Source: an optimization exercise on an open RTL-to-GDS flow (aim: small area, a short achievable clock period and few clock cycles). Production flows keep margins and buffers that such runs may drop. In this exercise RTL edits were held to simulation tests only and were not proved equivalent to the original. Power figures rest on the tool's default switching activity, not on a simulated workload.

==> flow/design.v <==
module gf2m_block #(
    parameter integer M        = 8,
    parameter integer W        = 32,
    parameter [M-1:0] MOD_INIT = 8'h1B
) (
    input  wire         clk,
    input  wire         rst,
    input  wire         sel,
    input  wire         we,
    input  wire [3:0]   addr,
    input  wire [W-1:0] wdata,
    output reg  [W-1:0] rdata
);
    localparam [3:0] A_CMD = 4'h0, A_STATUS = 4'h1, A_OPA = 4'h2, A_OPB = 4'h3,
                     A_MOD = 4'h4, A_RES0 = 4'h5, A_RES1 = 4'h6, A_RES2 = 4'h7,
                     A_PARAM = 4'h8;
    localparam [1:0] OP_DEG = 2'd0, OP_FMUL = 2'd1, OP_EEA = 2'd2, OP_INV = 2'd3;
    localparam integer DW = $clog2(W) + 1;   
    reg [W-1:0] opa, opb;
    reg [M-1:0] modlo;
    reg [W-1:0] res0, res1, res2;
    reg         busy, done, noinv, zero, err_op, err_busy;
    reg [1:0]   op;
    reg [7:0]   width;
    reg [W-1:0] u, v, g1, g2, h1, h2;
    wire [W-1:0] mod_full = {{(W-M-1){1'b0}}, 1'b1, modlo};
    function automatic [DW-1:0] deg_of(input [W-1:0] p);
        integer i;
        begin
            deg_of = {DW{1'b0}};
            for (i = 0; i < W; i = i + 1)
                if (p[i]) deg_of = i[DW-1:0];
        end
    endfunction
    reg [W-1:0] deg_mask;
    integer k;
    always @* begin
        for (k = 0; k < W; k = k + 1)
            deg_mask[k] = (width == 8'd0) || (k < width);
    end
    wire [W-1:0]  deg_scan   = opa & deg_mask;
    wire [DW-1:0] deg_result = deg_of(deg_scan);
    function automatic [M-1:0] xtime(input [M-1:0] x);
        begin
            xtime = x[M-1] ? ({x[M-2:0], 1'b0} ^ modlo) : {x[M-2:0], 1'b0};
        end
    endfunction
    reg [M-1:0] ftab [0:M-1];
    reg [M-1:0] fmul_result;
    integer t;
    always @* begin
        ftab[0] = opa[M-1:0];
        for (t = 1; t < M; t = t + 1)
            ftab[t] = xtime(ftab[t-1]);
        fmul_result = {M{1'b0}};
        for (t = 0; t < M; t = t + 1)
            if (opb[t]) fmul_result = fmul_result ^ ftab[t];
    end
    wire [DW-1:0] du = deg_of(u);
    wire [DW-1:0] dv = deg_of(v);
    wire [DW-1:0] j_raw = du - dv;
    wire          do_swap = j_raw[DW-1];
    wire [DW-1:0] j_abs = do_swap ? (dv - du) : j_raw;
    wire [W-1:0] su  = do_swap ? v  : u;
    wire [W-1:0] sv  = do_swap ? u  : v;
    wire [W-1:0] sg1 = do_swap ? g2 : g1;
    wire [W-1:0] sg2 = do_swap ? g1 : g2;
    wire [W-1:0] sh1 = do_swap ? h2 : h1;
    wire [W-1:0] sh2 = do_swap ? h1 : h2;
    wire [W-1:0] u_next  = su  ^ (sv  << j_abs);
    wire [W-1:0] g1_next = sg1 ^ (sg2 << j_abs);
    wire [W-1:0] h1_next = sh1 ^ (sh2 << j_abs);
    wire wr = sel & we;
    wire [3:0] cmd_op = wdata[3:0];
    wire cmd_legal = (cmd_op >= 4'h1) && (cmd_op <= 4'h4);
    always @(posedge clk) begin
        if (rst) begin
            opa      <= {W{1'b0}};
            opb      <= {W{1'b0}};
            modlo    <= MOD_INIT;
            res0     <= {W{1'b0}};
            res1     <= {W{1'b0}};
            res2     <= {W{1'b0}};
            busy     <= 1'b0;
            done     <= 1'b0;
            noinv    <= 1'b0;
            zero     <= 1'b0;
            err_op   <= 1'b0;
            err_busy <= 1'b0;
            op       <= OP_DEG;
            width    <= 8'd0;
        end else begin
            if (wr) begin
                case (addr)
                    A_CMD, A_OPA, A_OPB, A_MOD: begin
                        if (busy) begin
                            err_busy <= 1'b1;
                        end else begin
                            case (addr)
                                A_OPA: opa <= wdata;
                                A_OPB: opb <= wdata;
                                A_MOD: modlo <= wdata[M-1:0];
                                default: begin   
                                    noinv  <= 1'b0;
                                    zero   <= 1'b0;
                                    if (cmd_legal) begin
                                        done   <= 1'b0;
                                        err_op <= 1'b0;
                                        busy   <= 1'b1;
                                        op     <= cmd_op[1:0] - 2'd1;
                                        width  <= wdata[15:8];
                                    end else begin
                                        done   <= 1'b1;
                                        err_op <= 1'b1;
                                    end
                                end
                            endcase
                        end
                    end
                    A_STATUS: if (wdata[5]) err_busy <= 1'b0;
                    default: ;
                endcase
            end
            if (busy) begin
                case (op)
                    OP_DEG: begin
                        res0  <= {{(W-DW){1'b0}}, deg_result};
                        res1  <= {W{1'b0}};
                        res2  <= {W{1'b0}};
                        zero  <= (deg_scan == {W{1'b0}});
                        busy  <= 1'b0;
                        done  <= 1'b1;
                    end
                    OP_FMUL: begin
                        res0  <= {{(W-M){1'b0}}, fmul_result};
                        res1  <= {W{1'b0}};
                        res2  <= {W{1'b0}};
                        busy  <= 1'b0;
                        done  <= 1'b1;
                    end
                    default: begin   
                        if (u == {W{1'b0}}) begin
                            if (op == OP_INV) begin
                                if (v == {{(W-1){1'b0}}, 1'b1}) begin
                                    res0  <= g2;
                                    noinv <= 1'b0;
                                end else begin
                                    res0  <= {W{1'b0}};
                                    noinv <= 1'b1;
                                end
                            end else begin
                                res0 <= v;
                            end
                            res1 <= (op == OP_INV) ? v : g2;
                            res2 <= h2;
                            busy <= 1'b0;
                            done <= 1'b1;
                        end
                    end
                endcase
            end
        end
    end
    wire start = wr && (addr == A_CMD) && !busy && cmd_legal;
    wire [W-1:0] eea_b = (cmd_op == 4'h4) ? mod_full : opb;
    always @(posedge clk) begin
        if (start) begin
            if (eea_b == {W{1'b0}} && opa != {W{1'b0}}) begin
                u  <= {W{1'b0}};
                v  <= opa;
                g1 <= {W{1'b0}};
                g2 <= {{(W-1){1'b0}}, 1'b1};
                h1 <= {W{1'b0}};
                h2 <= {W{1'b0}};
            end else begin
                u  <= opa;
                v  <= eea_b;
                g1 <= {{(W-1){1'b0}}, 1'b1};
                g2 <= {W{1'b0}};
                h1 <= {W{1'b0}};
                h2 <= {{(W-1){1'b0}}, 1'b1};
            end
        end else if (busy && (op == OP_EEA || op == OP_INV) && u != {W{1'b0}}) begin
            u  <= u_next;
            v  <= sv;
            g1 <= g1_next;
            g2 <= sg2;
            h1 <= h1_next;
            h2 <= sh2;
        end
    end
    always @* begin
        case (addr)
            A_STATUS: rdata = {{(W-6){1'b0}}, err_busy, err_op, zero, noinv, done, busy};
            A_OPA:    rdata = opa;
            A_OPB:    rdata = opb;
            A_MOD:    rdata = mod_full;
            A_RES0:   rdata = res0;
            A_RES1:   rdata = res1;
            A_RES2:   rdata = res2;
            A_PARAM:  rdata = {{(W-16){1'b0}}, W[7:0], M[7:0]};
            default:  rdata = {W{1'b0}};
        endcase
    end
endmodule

**********

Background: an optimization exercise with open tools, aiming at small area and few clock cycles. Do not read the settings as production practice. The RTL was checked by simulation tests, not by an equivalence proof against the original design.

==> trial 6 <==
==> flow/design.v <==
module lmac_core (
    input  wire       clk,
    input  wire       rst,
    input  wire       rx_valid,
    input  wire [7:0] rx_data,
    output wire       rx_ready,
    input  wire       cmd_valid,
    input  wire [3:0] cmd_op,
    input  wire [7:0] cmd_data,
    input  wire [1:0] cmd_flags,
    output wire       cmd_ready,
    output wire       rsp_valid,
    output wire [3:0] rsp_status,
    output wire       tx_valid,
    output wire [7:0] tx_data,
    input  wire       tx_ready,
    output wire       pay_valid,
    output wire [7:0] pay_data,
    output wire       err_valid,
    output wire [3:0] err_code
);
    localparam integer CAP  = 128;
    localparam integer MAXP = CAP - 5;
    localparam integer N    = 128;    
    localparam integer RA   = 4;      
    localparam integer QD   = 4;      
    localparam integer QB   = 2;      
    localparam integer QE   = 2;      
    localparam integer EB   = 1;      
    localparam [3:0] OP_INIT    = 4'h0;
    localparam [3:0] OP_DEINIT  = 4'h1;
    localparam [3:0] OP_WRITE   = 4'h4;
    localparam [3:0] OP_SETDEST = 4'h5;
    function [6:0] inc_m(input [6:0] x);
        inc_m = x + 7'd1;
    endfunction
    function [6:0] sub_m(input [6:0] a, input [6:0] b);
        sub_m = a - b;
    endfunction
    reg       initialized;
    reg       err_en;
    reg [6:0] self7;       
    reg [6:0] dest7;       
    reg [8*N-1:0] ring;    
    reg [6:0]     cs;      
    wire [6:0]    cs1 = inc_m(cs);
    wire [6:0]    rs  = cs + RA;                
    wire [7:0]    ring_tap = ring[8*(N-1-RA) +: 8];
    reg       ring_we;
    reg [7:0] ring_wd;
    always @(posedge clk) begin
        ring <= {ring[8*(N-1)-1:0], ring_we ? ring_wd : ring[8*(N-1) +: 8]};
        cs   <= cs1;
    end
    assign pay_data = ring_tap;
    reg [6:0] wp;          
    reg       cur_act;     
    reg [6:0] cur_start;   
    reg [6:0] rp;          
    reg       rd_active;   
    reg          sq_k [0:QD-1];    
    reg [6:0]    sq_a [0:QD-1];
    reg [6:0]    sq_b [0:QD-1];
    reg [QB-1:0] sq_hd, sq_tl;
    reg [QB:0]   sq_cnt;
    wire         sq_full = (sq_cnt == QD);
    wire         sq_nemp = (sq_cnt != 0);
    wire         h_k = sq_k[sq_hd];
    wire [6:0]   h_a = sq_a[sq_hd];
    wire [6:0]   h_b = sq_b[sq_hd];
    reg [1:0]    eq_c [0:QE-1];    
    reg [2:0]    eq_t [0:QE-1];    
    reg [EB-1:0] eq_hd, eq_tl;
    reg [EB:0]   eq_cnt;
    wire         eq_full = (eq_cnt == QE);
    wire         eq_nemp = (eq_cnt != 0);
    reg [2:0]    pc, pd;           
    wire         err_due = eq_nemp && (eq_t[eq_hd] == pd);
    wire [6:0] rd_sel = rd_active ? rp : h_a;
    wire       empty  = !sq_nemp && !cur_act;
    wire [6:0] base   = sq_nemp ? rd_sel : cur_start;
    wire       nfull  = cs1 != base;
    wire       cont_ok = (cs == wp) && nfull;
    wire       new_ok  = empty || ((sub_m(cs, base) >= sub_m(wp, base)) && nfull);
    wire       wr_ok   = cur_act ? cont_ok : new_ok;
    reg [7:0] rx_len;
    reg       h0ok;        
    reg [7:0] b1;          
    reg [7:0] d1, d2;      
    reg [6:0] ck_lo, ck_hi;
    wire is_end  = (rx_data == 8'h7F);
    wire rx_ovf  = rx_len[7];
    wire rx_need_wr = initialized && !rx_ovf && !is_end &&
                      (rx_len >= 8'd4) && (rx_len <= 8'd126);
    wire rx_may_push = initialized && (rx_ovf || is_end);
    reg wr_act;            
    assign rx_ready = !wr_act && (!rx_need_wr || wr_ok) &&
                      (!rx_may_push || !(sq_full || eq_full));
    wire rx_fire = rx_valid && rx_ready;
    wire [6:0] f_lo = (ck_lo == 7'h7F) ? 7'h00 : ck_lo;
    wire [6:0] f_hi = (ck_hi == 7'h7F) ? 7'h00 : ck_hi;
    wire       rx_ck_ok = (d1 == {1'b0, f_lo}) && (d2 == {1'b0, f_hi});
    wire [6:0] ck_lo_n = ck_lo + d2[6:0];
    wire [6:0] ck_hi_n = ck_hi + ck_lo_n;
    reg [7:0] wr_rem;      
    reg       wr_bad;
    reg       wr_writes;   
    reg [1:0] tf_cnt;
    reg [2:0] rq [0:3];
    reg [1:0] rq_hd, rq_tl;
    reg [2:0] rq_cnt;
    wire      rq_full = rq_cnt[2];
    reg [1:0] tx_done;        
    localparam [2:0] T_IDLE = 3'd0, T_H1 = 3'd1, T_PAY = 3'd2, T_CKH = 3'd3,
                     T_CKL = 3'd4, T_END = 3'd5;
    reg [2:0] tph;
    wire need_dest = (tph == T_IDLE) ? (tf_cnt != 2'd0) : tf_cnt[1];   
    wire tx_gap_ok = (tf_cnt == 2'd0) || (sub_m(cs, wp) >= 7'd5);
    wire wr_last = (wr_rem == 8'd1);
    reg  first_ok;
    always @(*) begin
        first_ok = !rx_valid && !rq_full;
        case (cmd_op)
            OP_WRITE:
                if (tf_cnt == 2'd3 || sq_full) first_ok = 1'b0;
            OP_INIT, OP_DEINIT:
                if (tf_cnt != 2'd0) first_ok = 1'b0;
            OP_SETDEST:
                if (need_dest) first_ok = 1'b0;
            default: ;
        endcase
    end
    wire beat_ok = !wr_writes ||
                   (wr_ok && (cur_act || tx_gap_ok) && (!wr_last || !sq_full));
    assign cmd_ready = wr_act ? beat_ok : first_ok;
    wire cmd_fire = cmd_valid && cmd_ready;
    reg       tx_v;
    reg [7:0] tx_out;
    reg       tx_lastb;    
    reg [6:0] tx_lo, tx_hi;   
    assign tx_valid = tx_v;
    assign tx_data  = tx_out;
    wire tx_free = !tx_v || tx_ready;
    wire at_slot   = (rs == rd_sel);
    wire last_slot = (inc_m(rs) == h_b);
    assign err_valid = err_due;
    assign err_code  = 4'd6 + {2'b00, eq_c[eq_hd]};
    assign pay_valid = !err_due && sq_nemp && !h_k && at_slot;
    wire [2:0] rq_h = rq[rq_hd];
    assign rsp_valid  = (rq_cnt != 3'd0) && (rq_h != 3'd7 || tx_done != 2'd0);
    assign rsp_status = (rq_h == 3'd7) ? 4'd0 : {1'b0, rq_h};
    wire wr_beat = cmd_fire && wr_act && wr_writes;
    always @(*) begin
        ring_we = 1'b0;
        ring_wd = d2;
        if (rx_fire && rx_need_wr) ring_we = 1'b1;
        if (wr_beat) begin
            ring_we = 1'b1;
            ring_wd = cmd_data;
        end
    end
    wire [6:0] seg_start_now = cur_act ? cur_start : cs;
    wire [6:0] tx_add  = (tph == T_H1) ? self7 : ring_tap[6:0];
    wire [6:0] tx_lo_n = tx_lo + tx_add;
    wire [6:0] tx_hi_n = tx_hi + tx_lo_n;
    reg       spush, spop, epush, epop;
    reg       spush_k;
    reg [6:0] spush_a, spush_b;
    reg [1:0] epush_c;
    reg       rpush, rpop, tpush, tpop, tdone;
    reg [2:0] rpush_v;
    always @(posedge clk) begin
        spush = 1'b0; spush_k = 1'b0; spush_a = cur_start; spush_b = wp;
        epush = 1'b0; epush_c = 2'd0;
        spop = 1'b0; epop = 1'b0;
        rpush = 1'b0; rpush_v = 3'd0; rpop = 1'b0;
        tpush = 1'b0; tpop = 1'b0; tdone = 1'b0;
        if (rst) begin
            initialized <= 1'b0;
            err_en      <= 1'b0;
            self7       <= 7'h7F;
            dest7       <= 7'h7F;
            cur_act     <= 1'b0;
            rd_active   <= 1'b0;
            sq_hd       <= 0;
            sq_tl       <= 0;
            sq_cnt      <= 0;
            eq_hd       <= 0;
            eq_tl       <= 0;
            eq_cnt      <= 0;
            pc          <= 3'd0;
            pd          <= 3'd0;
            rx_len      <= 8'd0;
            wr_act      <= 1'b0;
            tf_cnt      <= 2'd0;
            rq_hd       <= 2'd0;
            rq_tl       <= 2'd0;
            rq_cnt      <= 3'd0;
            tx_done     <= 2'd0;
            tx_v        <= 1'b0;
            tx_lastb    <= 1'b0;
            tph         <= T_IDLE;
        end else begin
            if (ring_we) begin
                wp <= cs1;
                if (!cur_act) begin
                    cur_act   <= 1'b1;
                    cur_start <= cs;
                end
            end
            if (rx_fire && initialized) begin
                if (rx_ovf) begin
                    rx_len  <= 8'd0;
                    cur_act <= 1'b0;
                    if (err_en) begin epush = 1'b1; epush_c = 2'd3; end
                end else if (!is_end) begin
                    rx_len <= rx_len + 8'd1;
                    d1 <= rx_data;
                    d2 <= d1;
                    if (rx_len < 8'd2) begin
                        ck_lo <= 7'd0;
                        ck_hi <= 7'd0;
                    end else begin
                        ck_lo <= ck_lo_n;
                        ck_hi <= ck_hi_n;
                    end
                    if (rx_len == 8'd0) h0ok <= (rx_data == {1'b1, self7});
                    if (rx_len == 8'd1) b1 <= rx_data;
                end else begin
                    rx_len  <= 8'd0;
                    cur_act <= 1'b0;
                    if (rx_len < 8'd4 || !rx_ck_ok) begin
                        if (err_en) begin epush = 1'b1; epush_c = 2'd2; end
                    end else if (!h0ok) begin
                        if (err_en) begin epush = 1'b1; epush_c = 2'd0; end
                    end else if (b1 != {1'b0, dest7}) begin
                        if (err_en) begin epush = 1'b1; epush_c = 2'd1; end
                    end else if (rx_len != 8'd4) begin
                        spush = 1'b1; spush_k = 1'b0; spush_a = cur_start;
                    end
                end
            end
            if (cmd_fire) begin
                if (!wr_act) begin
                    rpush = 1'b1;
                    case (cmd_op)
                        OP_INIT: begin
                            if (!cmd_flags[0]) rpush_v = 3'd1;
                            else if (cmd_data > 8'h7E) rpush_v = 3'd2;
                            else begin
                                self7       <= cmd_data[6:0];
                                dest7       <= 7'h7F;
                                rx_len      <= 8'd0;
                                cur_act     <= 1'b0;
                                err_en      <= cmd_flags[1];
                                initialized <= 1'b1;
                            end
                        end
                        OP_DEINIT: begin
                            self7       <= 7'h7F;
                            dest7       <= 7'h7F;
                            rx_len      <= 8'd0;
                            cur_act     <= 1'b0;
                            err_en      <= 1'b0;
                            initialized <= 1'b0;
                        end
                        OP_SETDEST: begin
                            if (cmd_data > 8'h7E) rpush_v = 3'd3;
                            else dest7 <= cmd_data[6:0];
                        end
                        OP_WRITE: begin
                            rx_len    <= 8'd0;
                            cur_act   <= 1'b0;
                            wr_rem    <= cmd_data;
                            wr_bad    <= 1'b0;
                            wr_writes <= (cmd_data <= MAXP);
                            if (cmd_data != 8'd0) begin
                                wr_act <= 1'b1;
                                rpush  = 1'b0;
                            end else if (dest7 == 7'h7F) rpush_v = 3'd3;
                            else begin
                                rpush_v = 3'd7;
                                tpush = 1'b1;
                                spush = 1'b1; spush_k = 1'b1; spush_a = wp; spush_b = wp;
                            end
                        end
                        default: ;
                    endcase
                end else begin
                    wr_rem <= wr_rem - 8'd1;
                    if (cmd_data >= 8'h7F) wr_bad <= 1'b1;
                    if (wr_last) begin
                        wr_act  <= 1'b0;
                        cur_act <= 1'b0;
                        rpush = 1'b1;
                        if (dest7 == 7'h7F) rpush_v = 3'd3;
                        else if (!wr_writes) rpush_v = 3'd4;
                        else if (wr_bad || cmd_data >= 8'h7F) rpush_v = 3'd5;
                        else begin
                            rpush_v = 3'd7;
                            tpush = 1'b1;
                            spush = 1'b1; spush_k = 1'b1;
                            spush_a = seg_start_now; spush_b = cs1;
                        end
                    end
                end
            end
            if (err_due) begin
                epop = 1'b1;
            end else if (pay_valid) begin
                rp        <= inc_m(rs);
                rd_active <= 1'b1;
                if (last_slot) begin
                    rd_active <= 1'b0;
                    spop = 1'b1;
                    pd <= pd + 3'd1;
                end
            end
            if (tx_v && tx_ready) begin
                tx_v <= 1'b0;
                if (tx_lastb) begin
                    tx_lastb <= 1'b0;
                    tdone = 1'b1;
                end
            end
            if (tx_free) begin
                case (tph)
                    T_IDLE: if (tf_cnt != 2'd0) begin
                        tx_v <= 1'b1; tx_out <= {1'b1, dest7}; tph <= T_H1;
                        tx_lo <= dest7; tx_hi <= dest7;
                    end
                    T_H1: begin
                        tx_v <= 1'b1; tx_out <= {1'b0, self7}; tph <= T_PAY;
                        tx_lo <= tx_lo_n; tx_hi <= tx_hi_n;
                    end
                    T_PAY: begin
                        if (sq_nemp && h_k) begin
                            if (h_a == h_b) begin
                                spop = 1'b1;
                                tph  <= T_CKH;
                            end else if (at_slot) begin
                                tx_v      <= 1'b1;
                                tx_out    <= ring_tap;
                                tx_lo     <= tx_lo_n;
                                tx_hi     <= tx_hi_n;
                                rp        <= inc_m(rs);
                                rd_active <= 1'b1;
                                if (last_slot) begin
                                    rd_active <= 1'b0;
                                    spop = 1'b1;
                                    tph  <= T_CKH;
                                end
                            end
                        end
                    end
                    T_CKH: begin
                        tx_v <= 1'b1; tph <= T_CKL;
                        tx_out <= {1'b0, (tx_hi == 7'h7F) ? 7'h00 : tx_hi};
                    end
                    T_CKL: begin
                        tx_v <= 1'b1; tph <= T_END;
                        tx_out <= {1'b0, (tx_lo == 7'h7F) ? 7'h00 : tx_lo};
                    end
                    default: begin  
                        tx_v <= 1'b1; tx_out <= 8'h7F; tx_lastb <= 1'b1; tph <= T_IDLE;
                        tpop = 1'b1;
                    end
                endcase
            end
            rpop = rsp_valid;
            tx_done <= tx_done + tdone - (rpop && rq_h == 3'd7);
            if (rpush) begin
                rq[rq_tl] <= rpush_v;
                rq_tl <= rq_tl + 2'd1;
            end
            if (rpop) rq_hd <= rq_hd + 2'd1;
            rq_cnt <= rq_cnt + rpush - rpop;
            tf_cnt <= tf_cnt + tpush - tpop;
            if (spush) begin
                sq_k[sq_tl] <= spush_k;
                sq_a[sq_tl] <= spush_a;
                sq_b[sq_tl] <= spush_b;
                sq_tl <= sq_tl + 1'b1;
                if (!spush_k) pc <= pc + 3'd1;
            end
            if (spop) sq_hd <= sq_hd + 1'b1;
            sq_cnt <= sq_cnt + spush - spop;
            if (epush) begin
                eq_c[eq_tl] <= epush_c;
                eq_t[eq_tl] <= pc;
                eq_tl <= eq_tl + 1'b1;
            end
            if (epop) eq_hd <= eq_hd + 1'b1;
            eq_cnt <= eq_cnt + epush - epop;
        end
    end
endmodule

**********

__WHAT IS NEEDED__: Wherever the string "nfull" occurs in the records, copy the line it is in.

__TASK ANSWER__:
    wire       nfull  = cs1 != base;
    wire       cont_ok = (cs == wp) && nfull;
    wire       new_ok  = empty || ((sub_m(cs, base) >= sub_m(wp, base)) && nfull);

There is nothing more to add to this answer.